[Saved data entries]

--- config.mk ---
export PLATFORM = sky130hd
export DESIGN_NAME = sponge_absorb_stream
export DESIGN_NICKNAME = d
export VERILOG_FILES = /design/src/rtl/sponge_absorb_stream_pkg.sv /design/src/rtl/sponge_absorb_stream_pad_block.sv /design/src/rtl/sponge_absorb_stream.sv
export SDC_FILE = /design/constraint.sdc
export NUM_CORES = 1
export LEC_CHECK = 0
export CORE_AREA = 2 2 660 662
export DETAILED_ROUTE_END_ITERATION = 8
export DIE_AREA = 0 0 662 664
export GPL_TIMING_DRIVEN = 0
export PLACE_DENSITY = 0.3
export SLEW_MARGIN = 5
export SYNTH_ARGS = -nofsm -noshare
export SYNTH_HDL_FRONTEND = slang
export SYNTH_SLANG_ARGS = --single-unit
--- constraint.sdc ---
create_clock -name clk -period 16.9 [get_ports clk]
set_clock_uncertainty 0.2 [all_clocks]
set_input_delay 5.07 -clock clk [delete_from_list [all_inputs] [get_ports clk]]
set_output_delay 5.07 -clock clk [all_outputs]
set_load 0.01 [all_outputs]
--- src/rtl/sponge_absorb_stream_pkg.sv ---
// Shared types and constants for the streaming sponge absorb controller.
package sponge_absorb_stream_pkg;

    typedef enum logic [2:0] {
        ST_IDLE,
        ST_ACCEPT,
        ST_START,
        ST_PERM,
        ST_OUT
    } absorb_state_t;

    // Tag sent to the permutation on the final call, MSB first.
    typedef struct packed {
        logic [1:0] domain;
        logic       finalize;
        logic       padded;
    } ds_tag_t;

    localparam int unsigned DS_TAG_W = $bits(ds_tag_t);
    localparam logic [7:0]  PAD_BYTE = 8'h01;

    function automatic ds_tag_t make_tag(input logic [1:0] domain,
                                         input logic       finalize,
                                         input logic       padded);
        ds_tag_t t;
        t.domain   = domain;
        t.finalize = finalize;
        t.padded   = padded;
        return t;
    endfunction

endpackage

--- src/rtl/sponge_absorb_stream_pad_block.sv ---
// Combinational last-block padding: byte mask, pad-byte insertion and padded flag.
module sponge_pad_block
    import sponge_absorb_stream_pkg::*;
#(
    parameter int RATE_W = 128,
    parameter int NB_W   = $clog2(RATE_W/8) + 1
) (
    input  logic [RATE_W-1:0] data,
    input  logic [NB_W-1:0]   bytes,
    input  logic              last,
    output logic [RATE_W-1:0] block,
    output logic              padded
);

    localparam int unsigned NBYTES = RATE_W / 8;

    logic [NB_W-1:0] n;

    always_comb begin
        n      = (bytes > NB_W'(NBYTES)) ? NB_W'(NBYTES) : bytes;
        block  = data;
        padded = 1'b0;
        if (last) begin
            padded = (n != NB_W'(NBYTES));
            // Bytes at and above n are cleared; byte n carries the pad marker.
            for (int unsigned k = 0; k < NBYTES; k++) begin
                if (k >= 32'(n)) begin
                    block[8*k +: 8] = (k == 32'(n)) ? PAD_BYTE : 8'h00;
                end
            end
        end
    end

endmodule

--- src/rtl/sponge_absorb_stream.sv ---
// Streaming sponge absorb controller: XORs padded rate blocks into a held state
// and drives an external permutation core once per block.
module sponge_absorb_stream
    import sponge_absorb_stream_pkg::*;
#(
    parameter int STATE_W = 384,
    parameter int RATE_W  = 128,
    parameter int DS_W    = 4,
    parameter int NB_W    = $clog2(RATE_W/8) + 1
) (
    input  logic               clk,
    input  logic               reset,
    input  logic               init,
    input  logic [STATE_W-1:0] init_state,
    input  logic               in_valid,
    output logic               in_ready,
    input  logic [RATE_W-1:0]  in_data,
    input  logic               in_last,
    input  logic [NB_W-1:0]    in_bytes,
    input  logic [1:0]         domain,
    input  logic               finalize,
    output logic               perm_start,
    output logic [STATE_W-1:0] perm_state,
    output logic [DS_W-1:0]    perm_ds,
    input  logic [STATE_W-1:0] perm_result,
    input  logic               perm_done,
    output logic               out_valid,
    output logic [STATE_W-1:0] out_state,
    input  logic               out_ready
);

    absorb_state_t      fsm;
    logic [STATE_W-1:0] state_q;
    logic               last_q;
    logic [DS_W-1:0]    ds_q;
    logic [RATE_W-1:0]  pad_block;
    logic               pad_flag;

    sponge_pad_block #(
        .RATE_W (RATE_W),
        .NB_W   (NB_W)
    ) u_pad (
        .data   (in_data),
        .bytes  (in_bytes),
        .last   (in_last),
        .block  (pad_block),
        .padded (pad_flag)
    );

    // The state register is only rewritten on transfer or perm_done, which
    // keeps perm_state stable for the whole permutation.
    assign perm_state = state_q;
    assign out_state  = state_q;
    assign perm_ds    = ds_q;

    always_ff @(posedge clk or posedge reset) begin
        if (reset) begin
            fsm        <= ST_IDLE;
            state_q    <= '0;
            last_q     <= 1'b0;
            ds_q       <= '0;
            in_ready   <= 1'b0;
            perm_start <= 1'b0;
            out_valid  <= 1'b0;
        end else begin
            perm_start <= 1'b0;
            case (fsm)
                ST_IDLE: begin
                    if (init) begin
                        state_q  <= init_state;
                        in_ready <= 1'b1;
                        fsm      <= ST_ACCEPT;
                    end
                end
                ST_ACCEPT: begin
                    if (in_valid && in_ready) begin
                        state_q[RATE_W-1:0] <= state_q[RATE_W-1:0] ^ pad_block;
                        last_q     <= in_last;
                        ds_q       <= in_last ? DS_W'(make_tag(domain, finalize, pad_flag)) : '0;
                        in_ready   <= 1'b0;
                        perm_start <= 1'b1;
                        fsm        <= ST_START;
                    end
                end
                ST_START: begin
                    fsm <= ST_PERM;
                end
                ST_PERM: begin
                    if (perm_done) begin
                        state_q <= perm_result;
                        if (last_q) begin
                            out_valid <= 1'b1;
                            fsm       <= ST_OUT;
                        end else begin
                            in_ready <= 1'b1;
                            fsm      <= ST_ACCEPT;
                        end
                    end
                end
                ST_OUT: begin
                    if (init) begin
                        out_valid <= 1'b0;
                        state_q   <= init_state;
                        in_ready  <= 1'b1;
                        fsm       <= ST_ACCEPT;
                    end else if (out_ready) begin
                        out_valid <= 1'b0;
                        fsm       <= ST_IDLE;
                    end
                end
                default: begin
                    fsm <= ST_IDLE;
                end
            endcase
        end
    end

endmodule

## What to produce
An exact transcription of all the records is needed.

## Response for this exercise
--- config.mk ---
export PLATFORM = sky130hd
export DESIGN_NAME = sponge_absorb_stream
export DESIGN_NICKNAME = d
export VERILOG_FILES = /design/src/rtl/sponge_absorb_stream_pkg.sv /design/src/rtl/sponge_absorb_stream_pad_block.sv /design/src/rtl/sponge_absorb_stream.sv
export SDC_FILE = /design/constraint.sdc
export NUM_CORES = 1
export LEC_CHECK = 0
export CORE_AREA = 2 2 660 662
export DETAILED_ROUTE_END_ITERATION = 8
export DIE_AREA = 0 0 662 664
export GPL_TIMING_DRIVEN = 0
export PLACE_DENSITY = 0.3
export SLEW_MARGIN = 5
export SYNTH_ARGS = -nofsm -noshare
export SYNTH_HDL_FRONTEND = slang
export SYNTH_SLANG_ARGS = --single-unit
--- constraint.sdc ---
create_clock -name clk -period 16.9 [get_ports clk]
set_clock_uncertainty 0.2 [all_clocks]
set_input_delay 5.07 -clock clk [delete_from_list [all_inputs] [get_ports clk]]
set_output_delay 5.07 -clock clk [all_outputs]
set_load 0.01 [all_outputs]
--- src/rtl/sponge_absorb_stream_pkg.sv ---
// Shared types and constants for the streaming sponge absorb controller.
package sponge_absorb_stream_pkg;

    typedef enum logic [2:0] {
        ST_IDLE,
        ST_ACCEPT,
        ST_START,
        ST_PERM,
        ST_OUT
    } absorb_state_t;

    // Tag sent to the permutation on the final call, MSB first.
    typedef struct packed {
        logic [1:0] domain;
        logic       finalize;
        logic       padded;
    } ds_tag_t;

    localparam int unsigned DS_TAG_W = $bits(ds_tag_t);
    localparam logic [7:0]  PAD_BYTE = 8'h01;

    function automatic ds_tag_t make_tag(input logic [1:0] domain,
                                         input logic       finalize,
                                         input logic       padded);
        ds_tag_t t;
        t.domain   = domain;
        t.finalize = finalize;
        t.padded   = padded;
        return t;
    endfunction

endpackage

--- src/rtl/sponge_absorb_stream_pad_block.sv ---
// Combinational last-block padding: byte mask, pad-byte insertion and padded flag.
module sponge_pad_block
    import sponge_absorb_stream_pkg::*;
#(
    parameter int RATE_W = 128,
    parameter int NB_W   = $clog2(RATE_W/8) + 1
) (
    input  logic [RATE_W-1:0] data,
    input  logic [NB_W-1:0]   bytes,
    input  logic              last,
    output logic [RATE_W-1:0] block,
    output logic              padded
);

    localparam int unsigned NBYTES = RATE_W / 8;

    logic [NB_W-1:0] n;

    always_comb begin
        n      = (bytes > NB_W'(NBYTES)) ? NB_W'(NBYTES) : bytes;
        block  = data;
        padded = 1'b0;
        if (last) begin
            padded = (n != NB_W'(NBYTES));
            // Bytes at and above n are cleared; byte n carries the pad marker.
            for (int unsigned k = 0; k < NBYTES; k++) begin
                if (k >= 32'(n)) begin
                    block[8*k +: 8] = (k == 32'(n)) ? PAD_BYTE : 8'h00;
                end
            end
        end
    end

endmodule

--- src/rtl/sponge_absorb_stream.sv ---
// Streaming sponge absorb controller: XORs padded rate blocks into a held state
// and drives an external permutation core once per block.
module sponge_absorb_stream
    import sponge_absorb_stream_pkg::*;
#(
    parameter int STATE_W = 384,
    parameter int RATE_W  = 128,
    parameter int DS_W    = 4,
    parameter int NB_W    = $clog2(RATE_W/8) + 1
) (
    input  logic               clk,
    input  logic               reset,
    input  logic               init,
    input  logic [STATE_W-1:0] init_state,
    input  logic               in_valid,
    output logic               in_ready,
    input  logic [RATE_W-1:0]  in_data,
    input  logic               in_last,
    input  logic [NB_W-1:0]    in_bytes,
    input  logic [1:0]         domain,
    input  logic               finalize,
    output logic               perm_start,
    output logic [STATE_W-1:0] perm_state,
    output logic [DS_W-1:0]    perm_ds,
    input  logic [STATE_W-1:0] perm_result,
    input  logic               perm_done,
    output logic               out_valid,
    output logic [STATE_W-1:0] out_state,
    input  logic               out_ready
);

    absorb_state_t      fsm;
    logic [STATE_W-1:0] state_q;
    logic               last_q;
    logic [DS_W-1:0]    ds_q;
    logic [RATE_W-1:0]  pad_block;
    logic               pad_flag;

    sponge_pad_block #(
        .RATE_W (RATE_W),
        .NB_W   (NB_W)
    ) u_pad (
        .data   (in_data),
        .bytes  (in_bytes),
        .last   (in_last),
        .block  (pad_block),
        .padded (pad_flag)
    );

    // The state register is only rewritten on transfer or perm_done, which
    // keeps perm_state stable for the whole permutation.
    assign perm_state = state_q;
    assign out_state  = state_q;
    assign perm_ds    = ds_q;

    always_ff @(posedge clk or posedge reset) begin
        if (reset) begin
            fsm        <= ST_IDLE;
            state_q    <= '0;
            last_q     <= 1'b0;
            ds_q       <= '0;
            in_ready   <= 1'b0;
            perm_start <= 1'b0;
            out_valid  <= 1'b0;
        end else begin
            perm_start <= 1'b0;
            case (fsm)
                ST_IDLE: begin
                    if (init) begin
                        state_q  <= init_state;
                        in_ready <= 1'b1;
                        fsm      <= ST_ACCEPT;
                    end
                end
                ST_ACCEPT: begin
                    if (in_valid && in_ready) begin
                        state_q[RATE_W-1:0] <= state_q[RATE_W-1:0] ^ pad_block;
                        last_q     <= in_last;
                        ds_q       <= in_last ? DS_W'(make_tag(domain, finalize, pad_flag)) : '0;
                        in_ready   <= 1'b0;
                        perm_start <= 1'b1;
                        fsm        <= ST_START;
                    end
                end
                ST_START: begin
                    fsm <= ST_PERM;
                end
                ST_PERM: begin
                    if (perm_done) begin
                        state_q <= perm_result;
                        if (last_q) begin
                            out_valid <= 1'b1;
                            fsm       <= ST_OUT;
                        end else begin
                            in_ready <= 1'b1;
                            fsm      <= ST_ACCEPT;
                        end
                    end
                end
                ST_OUT: begin
                    if (init) begin
                        out_valid <= 1'b0;
                        state_q   <= init_state;
                        in_ready  <= 1'b1;
                        fsm       <= ST_ACCEPT;
                    end else if (out_ready) begin
                        out_valid <= 1'b0;
                        fsm       <= ST_IDLE;
                    end
                end
                default: begin
                    fsm <= ST_IDLE;
                end
            endcase
        end
    end

endmodule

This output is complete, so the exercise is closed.